START EXCERPTED RECORDS
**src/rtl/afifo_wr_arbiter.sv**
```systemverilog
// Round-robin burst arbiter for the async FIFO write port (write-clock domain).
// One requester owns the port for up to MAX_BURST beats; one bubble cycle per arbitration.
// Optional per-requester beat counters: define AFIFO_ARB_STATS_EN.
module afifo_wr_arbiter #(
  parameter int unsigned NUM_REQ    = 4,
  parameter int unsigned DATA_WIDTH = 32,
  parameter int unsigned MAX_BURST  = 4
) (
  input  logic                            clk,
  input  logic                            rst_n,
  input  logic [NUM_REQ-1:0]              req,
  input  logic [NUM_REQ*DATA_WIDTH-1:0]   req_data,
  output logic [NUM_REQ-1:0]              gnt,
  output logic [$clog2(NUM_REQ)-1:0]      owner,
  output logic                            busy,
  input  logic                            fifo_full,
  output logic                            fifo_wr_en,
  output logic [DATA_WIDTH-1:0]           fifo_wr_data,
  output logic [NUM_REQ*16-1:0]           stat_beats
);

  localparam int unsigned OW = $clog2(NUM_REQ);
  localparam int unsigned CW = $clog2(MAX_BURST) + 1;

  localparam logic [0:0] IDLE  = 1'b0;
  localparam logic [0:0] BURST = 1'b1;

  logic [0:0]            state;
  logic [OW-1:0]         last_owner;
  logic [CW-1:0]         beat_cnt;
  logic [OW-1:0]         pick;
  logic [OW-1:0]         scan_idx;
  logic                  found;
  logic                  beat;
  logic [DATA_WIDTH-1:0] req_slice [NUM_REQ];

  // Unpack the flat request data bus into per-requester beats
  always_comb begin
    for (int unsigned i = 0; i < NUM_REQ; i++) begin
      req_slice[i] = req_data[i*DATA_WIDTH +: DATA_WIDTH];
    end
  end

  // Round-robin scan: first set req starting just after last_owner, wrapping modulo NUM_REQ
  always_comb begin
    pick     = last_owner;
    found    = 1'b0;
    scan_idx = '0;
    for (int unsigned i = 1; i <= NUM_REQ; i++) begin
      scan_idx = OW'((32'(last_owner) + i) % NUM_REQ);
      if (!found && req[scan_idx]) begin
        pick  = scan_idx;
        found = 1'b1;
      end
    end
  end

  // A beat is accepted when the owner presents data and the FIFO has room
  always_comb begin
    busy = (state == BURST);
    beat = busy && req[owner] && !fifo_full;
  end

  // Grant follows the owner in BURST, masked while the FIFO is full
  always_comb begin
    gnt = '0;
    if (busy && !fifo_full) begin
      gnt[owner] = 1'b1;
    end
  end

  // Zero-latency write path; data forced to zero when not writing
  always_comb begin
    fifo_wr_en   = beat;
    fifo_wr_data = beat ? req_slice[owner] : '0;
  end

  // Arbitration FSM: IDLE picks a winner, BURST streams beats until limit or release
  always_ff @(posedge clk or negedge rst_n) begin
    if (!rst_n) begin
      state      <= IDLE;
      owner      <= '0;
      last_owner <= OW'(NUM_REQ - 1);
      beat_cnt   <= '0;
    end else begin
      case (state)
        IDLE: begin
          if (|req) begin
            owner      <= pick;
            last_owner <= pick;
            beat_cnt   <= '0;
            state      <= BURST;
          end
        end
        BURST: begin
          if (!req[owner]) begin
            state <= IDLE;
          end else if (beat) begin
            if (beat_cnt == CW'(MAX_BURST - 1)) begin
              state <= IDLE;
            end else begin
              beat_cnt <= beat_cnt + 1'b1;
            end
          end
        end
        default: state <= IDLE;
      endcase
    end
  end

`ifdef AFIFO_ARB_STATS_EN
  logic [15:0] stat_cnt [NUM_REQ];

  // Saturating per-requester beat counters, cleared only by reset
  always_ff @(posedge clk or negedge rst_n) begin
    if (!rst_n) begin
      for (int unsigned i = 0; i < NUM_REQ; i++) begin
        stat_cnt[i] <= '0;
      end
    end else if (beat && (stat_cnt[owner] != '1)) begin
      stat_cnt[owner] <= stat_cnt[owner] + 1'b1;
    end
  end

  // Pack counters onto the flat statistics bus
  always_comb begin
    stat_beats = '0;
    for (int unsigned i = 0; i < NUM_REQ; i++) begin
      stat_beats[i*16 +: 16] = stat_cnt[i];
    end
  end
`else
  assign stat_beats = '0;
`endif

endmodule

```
END EXCERPTED RECORDS
START EXCERPTED RECORDS
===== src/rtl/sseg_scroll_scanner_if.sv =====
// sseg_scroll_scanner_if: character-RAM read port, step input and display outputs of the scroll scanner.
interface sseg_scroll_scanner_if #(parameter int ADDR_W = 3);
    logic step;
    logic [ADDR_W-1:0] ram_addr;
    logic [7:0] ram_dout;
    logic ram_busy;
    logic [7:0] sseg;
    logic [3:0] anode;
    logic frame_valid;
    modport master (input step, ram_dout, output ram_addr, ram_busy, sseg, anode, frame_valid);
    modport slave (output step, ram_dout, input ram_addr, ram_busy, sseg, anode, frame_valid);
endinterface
END EXCERPTED RECORDS
START EXCERPTED RECORDS
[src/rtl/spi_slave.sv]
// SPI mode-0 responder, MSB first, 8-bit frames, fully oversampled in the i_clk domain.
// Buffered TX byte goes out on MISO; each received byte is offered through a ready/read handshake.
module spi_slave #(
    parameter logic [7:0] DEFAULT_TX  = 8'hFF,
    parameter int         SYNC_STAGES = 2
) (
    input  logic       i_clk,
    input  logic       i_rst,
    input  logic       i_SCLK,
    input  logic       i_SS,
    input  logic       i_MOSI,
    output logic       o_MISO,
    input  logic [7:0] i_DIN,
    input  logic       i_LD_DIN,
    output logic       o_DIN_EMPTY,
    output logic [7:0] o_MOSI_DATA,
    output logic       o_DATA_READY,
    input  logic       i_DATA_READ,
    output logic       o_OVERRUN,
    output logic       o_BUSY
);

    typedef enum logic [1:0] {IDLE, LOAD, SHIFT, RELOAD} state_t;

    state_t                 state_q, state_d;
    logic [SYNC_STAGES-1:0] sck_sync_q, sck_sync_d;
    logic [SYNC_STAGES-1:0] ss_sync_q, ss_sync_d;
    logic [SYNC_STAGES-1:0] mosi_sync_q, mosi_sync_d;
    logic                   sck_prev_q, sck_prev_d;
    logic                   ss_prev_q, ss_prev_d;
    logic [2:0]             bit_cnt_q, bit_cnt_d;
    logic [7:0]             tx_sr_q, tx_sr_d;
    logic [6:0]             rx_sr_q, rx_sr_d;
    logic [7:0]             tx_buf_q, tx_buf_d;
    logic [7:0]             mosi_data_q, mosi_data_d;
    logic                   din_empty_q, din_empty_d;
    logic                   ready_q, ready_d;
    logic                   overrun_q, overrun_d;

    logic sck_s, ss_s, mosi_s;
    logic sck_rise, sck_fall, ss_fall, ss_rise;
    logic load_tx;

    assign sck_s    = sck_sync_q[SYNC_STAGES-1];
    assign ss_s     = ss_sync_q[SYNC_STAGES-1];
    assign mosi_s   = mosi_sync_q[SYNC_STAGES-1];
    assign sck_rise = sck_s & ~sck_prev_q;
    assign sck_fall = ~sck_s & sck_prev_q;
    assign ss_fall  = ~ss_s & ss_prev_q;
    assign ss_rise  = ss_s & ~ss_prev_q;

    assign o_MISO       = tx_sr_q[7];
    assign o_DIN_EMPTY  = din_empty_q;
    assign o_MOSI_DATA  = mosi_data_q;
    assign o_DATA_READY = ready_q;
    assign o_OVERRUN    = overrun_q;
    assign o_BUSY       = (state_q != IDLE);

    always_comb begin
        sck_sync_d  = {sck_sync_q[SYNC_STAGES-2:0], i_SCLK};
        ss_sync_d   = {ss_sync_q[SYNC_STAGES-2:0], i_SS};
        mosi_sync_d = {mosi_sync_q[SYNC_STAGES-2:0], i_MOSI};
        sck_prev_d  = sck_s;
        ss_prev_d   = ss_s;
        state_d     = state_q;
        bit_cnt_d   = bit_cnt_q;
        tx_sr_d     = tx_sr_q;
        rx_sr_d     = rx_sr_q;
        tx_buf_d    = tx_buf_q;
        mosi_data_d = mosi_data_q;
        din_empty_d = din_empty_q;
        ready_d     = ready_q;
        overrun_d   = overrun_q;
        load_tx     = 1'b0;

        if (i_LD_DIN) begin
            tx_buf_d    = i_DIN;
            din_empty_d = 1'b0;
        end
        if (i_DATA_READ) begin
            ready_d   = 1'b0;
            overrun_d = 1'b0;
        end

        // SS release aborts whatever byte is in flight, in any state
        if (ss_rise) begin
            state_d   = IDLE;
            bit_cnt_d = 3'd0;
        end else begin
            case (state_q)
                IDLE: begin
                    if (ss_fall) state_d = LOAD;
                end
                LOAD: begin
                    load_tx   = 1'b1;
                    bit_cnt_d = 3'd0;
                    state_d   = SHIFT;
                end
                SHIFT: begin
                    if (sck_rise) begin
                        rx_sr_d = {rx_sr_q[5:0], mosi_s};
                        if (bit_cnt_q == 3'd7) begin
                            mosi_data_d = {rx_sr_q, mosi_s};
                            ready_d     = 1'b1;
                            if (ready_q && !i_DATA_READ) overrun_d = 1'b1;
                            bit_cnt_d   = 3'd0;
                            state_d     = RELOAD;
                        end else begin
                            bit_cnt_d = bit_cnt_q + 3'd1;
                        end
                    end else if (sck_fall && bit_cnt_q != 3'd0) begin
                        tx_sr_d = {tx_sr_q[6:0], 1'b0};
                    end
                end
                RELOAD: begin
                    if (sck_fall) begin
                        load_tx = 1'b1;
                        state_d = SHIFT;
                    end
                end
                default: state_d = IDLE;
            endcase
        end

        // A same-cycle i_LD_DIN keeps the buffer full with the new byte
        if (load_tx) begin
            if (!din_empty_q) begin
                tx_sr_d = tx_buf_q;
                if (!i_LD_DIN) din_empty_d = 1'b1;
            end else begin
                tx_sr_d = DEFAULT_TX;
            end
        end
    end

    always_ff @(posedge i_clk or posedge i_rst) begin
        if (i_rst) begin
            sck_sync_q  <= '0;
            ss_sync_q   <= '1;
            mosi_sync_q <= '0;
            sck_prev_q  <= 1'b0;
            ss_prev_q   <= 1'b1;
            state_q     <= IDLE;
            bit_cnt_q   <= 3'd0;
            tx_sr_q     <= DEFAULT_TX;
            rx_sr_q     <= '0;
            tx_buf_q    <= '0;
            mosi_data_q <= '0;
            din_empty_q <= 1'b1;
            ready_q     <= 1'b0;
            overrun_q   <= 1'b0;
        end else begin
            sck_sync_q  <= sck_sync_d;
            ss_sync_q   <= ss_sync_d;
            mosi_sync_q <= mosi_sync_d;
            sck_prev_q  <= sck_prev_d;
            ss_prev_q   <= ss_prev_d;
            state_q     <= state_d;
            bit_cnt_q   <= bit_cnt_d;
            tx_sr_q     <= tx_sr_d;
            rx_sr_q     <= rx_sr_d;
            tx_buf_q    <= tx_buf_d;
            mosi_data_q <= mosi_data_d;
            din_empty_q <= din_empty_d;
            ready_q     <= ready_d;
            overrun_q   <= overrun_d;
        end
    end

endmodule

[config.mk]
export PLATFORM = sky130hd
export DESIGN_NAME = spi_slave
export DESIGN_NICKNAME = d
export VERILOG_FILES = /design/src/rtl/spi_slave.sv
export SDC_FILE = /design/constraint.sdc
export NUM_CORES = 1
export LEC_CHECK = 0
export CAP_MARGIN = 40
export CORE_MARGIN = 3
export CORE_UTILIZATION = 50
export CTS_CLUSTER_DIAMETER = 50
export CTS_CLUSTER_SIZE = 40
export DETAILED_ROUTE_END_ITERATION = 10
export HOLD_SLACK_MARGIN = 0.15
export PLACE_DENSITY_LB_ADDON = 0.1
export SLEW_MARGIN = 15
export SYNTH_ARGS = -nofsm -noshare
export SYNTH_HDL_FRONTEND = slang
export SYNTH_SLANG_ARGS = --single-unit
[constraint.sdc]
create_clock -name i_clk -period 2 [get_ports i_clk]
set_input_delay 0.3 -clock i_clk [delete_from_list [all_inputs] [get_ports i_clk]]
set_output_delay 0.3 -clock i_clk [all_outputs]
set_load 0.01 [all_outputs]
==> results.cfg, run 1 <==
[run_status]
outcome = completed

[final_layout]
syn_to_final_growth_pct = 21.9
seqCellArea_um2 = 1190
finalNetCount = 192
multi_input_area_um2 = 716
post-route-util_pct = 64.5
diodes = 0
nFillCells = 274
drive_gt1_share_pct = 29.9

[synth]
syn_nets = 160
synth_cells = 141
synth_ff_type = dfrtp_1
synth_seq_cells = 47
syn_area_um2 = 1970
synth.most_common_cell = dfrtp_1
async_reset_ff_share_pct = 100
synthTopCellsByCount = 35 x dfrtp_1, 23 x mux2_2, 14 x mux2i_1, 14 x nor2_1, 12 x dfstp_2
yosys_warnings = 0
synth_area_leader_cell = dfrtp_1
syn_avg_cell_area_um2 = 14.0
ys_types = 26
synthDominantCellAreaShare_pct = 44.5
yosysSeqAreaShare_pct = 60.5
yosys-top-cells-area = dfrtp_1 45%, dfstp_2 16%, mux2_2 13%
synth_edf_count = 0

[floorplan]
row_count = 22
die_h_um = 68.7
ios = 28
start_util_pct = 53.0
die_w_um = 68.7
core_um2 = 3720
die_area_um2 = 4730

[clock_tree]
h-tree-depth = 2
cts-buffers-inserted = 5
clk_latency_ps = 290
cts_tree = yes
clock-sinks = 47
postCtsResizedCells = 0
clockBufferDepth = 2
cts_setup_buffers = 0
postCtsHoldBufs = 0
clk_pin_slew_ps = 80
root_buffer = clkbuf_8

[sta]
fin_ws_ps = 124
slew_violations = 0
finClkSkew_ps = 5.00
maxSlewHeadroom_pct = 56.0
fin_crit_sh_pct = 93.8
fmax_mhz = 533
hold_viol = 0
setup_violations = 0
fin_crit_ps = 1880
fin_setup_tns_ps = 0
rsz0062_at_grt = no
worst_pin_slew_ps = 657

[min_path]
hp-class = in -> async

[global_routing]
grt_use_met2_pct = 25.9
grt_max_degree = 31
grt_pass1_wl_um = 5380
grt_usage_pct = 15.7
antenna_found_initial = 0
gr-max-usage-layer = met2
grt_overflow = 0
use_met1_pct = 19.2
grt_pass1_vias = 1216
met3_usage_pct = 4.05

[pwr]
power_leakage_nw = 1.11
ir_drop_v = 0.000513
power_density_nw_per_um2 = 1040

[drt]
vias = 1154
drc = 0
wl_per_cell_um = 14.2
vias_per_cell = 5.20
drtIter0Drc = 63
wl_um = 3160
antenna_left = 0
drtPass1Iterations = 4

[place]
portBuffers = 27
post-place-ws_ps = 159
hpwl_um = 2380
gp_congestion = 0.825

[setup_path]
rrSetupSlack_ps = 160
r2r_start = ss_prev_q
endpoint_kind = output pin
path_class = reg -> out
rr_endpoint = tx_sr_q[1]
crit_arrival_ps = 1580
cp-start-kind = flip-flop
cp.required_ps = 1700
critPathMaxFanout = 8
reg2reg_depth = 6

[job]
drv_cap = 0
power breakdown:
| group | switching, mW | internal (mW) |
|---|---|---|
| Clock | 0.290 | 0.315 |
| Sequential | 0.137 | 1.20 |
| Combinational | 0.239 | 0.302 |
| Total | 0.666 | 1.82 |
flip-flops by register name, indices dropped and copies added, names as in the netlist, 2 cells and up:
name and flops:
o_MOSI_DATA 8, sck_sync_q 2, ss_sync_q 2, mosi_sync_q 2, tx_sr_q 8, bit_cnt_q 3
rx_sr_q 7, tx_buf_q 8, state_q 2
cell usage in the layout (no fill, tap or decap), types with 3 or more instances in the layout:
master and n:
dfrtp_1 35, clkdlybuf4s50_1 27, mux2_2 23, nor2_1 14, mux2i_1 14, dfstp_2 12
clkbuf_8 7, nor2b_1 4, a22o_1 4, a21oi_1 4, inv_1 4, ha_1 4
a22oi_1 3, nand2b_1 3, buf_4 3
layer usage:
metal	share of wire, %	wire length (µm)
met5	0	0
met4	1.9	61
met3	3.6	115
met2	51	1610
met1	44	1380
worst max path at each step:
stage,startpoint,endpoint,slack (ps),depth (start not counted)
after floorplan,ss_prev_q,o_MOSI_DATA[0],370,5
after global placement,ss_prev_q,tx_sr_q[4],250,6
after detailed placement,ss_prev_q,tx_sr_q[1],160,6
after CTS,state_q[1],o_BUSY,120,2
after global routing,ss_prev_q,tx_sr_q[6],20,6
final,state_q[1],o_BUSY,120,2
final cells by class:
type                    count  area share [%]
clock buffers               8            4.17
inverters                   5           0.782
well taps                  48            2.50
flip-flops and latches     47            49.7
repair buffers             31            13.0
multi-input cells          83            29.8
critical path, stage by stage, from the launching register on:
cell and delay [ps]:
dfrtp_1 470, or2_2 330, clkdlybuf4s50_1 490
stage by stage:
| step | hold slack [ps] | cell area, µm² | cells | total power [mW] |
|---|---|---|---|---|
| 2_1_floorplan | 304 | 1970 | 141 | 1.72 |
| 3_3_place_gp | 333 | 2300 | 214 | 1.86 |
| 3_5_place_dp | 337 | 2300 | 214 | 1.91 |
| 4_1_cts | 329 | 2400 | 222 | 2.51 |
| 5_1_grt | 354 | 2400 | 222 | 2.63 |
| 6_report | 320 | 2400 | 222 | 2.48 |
END EXCERPTED RECORDS
### WHAT YOU ARE ASKED TO DO:
Repeat exactly the lines above from the one with "the i_clk domain." up to and including the one with "logic [SYNC_STAGES-1:0] ss_sync_q, ss_sync_d;". No other line belongs in the reply.

### SOLVED EXERCISE:
// SPI mode-0 responder, MSB first, 8-bit frames, fully oversampled in the i_clk domain.
// Buffered TX byte goes out on MISO; each received byte is offered through a ready/read handshake.
module spi_slave #(
    parameter logic [7:0] DEFAULT_TX  = 8'hFF,
    parameter int         SYNC_STAGES = 2
) (
    input  logic       i_clk,
    input  logic       i_rst,
    input  logic       i_SCLK,
    input  logic       i_SS,
    input  logic       i_MOSI,
    output logic       o_MISO,
    input  logic [7:0] i_DIN,
    input  logic       i_LD_DIN,
    output logic       o_DIN_EMPTY,
    output logic [7:0] o_MOSI_DATA,
    output logic       o_DATA_READY,
    input  logic       i_DATA_READ,
    output logic       o_OVERRUN,
    output logic       o_BUSY
);

    typedef enum logic [1:0] {IDLE, LOAD, SHIFT, RELOAD} state_t;

    state_t                 state_q, state_d;
    logic [SYNC_STAGES-1:0] sck_sync_q, sck_sync_d;
    logic [SYNC_STAGES-1:0] ss_sync_q, ss_sync_d;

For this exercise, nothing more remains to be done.